=== Data for the task ===

Source: an optimization exercise on an open RTL-to-GDS flow (aim: small area, a short achievable clock period and few clock cycles per item). Production flows keep margins and buffers that such runs may drop. Only the layout flow was run in this run; the RTL was not checked for function there. Power is estimated from default activity; no workload was simulated.

--- design/flow/design.v ---
`timescale 1ns/100ps
`default_nettype none
module cm_top #(
    parameter logic [31:0] RF_BADDR = 32'd0      
) (
    input  wire         clk,
    input  wire         rst_n,
    input  wire  [31:0] rf_addr,
    input  wire         rf_wr,
    input  wire  [31:0] rf_cfg,
    output logic [31:0] rf_sts,
    output logic        mem_ce,
    output logic        mem_we,
    output logic [31:0] mem_addr,
    output logic [7:0]  mem_wr_data,
    input  wire  [7:0]  mem_rd_data
);
    logic sel_op1, sel_op2, sel_res, sel_nop, sel_start, sel_sts;
    assign sel_op1   = rf_wr & (rf_addr == RF_BADDR + 32'd0);
    assign sel_op2   = rf_wr & (rf_addr == RF_BADDR + 32'd1);
    assign sel_res   = rf_wr & (rf_addr == RF_BADDR + 32'd2);
    assign sel_nop   = rf_wr & (rf_addr == RF_BADDR + 32'd3);
    assign sel_start = rf_wr & (rf_addr == RF_BADDR + 32'd4);
    assign sel_sts   = rf_wr & (rf_addr == RF_BADDR + 32'd5);
    logic        running;        
    logic        done_q;         
    logic [10:1] s;              
    logic        first;          
    logic        cv;             
    logic        last;           
    logic        rot;            
    logic        rz;             
    logic        ait;            
    logic        bit_q;          
    logic        b0;             
    logic        yf;             
    logic [31:0] rd_cnt;         
    logic [31:0] nop_q;
    logic        go, pend, finish;
    logic        r_n, f_n, l_n;
    logic [10:1] s_n;
    assign go     = sel_start & rf_cfg[0] & ~running;
    assign pend   = s[10];                                     
    assign finish = last & s[7];
    always_comb begin
        r_n = running;
        f_n = first;
        l_n = last;
        s_n = 10'd1;
        if (!running) begin
            if (go) begin
                r_n = 1'b1;
                f_n = 1'b1;
                l_n = 1'b0;
            end
        end else if (finish) begin
            r_n = 1'b0;
        end else if (pend) begin
            f_n = 1'b0;
            l_n = rz;
        end else begin
            s_n = {s[9:1], 1'b0};
        end
    end
    always_ff @(posedge clk or negedge rst_n) begin
        if (!rst_n) begin
            running <= 1'b0;
            done_q  <= 1'b0;
            s       <= 10'd1;
            first   <= 1'b0;
            cv      <= 1'b0;
            last    <= 1'b0;
            rot     <= 1'b0;
            ait     <= 1'b0;
            bit_q   <= 1'b0;
            b0      <= 1'b0;
            yf      <= 1'b0;
            mem_ce  <= 1'b0;
            mem_we  <= 1'b0;
        end else begin
            if (sel_sts)
                done_q <= 1'b0;
            else if (running && finish)
                done_q <= 1'b1;
            running <= r_n;
            first   <= f_n;
            last    <= l_n;
            s       <= s_n;
            if (!running)
                cv <= 1'b0;
            else if (pend)
                cv <= ~last;
            rot     <= running & (((s[1] | s[3] | (s[9] & ~rz)) & ~last) |
                                  (s[6] & last));
            if (!running)
                yf <= 1'b0;
            else if (s[3] && !last && rz)
                yf <= 1'b1;
            ait     <= running & (((s[5] | s[6] | s[7] | s[8] | s[9]) & ~last) |
                                  ((s[10] & ~last) | ((s[1] | s[2]) & cv)));
            bit_q   <= ait;
            b0      <= running & ((s[6] & ~last) | (s[10] & ~last));
            mem_ce  <= r_n & (l_n ? (|s_n[7:2]) : ((|s_n[4:1]) | ~f_n));
            mem_we  <= l_n | ~(|s_n[4:1]);
        end
    end
    always_ff @(posedge clk) begin
        if (sel_nop)
            nop_q <= rf_cfg;
        if (!running)
            rd_cnt <= 32'd0;
        else if (s[1] && !last)
            rd_cnt <= rd_cnt + 32'd1;
        rz <= (rd_cnt == nop_q);
    end
    assign rf_sts = {31'd0, done_q};
    logic [31:0] b_p, c_p, inc;
    assign inc = mem_addr + {31'd0, mem_ce};
    always_ff @(posedge clk or negedge rst_n) begin
        if (!rst_n) begin
            mem_addr <= 32'd0;
            b_p      <= 32'd0;
            c_p      <= 32'd0;
        end else begin
            if (sel_op1)
                mem_addr <= rf_cfg;
            else if (rot)
                mem_addr <= b_p;
            else
                mem_addr <= inc;
            if (sel_op2)
                b_p <= rf_cfg;
            else if (rot)
                b_p <= c_p;
            if (sel_res)
                c_p <= rf_cfg;
            else if (rot)
                c_p <= inc;
        end
    end
    logic [7:0] s_q, x1, y1, x2r, y2r, x2n, y2n;
    assign x2n = s[4] ? {mem_rd_data[5:0], mem_rd_data[7:6]} : {x2r[1:0], x2r[7:2]};
    assign y2n = s[5] ? mem_rd_data : {y2r[1:0], y2r[7:2]};
    always_ff @(posedge clk) begin
        s_q <= mem_rd_data;                                       
        if (s[3]) begin
            x1 <= s_q;
            y1 <= mem_rd_data;
        end
        x2r <= x2n;
        y2r <= y2n;
    end
    function automatic logic [2:0] bdec(input logic [2:0] w);
        bdec = {w[2],
                (w[2] & ~w[1] & ~w[0]) | (~w[2] & w[1] & w[0]),
                w[1] ^ w[0]};
    endfunction
    function automatic logic [11:0] bterm(input logic [7:0] m, input logic [2:0] d, input logic inv);
        logic        neg;
        logic [10:0] mag;
        neg = d[2] ^ inv;
        mag = d[0] ? {{3{m[7]}}, m} : (d[1] ? {{2{m[7]}}, m, 1'b0} : 11'd0);
        bterm = {neg, mag ^ {11{neg}}};
    endfunction
    logic       m0, phx;
    logic [2:0] wdx, wdy, d1, d2;
    assign m0  = s[5] | s[9];                        
    assign phx = yf ? (s[9] | s[10] | s[1] | s[2])   
                    : (s[5] | s[6] | s[7] | s[8]);
    assign wdx = bdec({x2n[1:0], x2n[7] & ~m0});
    assign wdy = bdec({y2n[1:0], y2n[7] & ~m0});
    always_ff @(posedge clk) begin
        d1 <= phx ? wdx : wdy;
        d2 <= phx ? {~wdy[2], wdy[1:0]} : wdx;
    end
    logic [11:0] ta, tb;
    logic [10:0] ab;
    logic        cb;
    assign ta = bterm(x1, d1, 1'b0);
    assign tb = bterm(y1, d2, 1'b0);
    always_ff @(posedge clk) begin
        ab <= ta[10:0] + tb[10:0] + {10'd0, ta[11]};
        cb <= tb[11];
    end
    logic [8:0]  pa, hx;
    logic [7:0]  la, hlx, lan;
    logic [10:0] t;
    assign t   = (b0 ? 11'd0 : {{2{pa[8]}}, pa}) + ab + {10'd0, cb};
    assign lan = bit_q ? {t[1:0], la[7:2]} : la;
    always_ff @(posedge clk) begin
        if (bit_q) begin
            pa <= t[10:2];
            la <= lan;
        end
        if (s[1] && cv) begin
            hx  <= pa;
            hlx <= la;
        end
    end
    always_ff @(posedge clk) begin
        if (s[1] && last)
            mem_wr_data <= la;                       
        else if (s[2] && last)
            mem_wr_data <= hx[7:0];
        else if (s[3] && last)
            mem_wr_data <= {8{hx[8]}};
        else if (s[4])
            mem_wr_data <= lan;
        else if (s[5])
            mem_wr_data <= pa[7:0];
        else if (s[6])
            mem_wr_data <= {8{pa[8]}};
        else if (s[7])
            mem_wr_data <= hlx;
        else if (s[8])
            mem_wr_data <= hx[7:0];
        else if (s[9])
            mem_wr_data <= {8{hx[8]}};
    end
endmodule
`default_nettype wire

===

• What to work on: Which lines above contain the word "pend"? List them.

• Solved exercise:
    logic        go, pend, finish;
    assign pend   = s[10];                                     
        end else if (pend) begin
            else if (pend)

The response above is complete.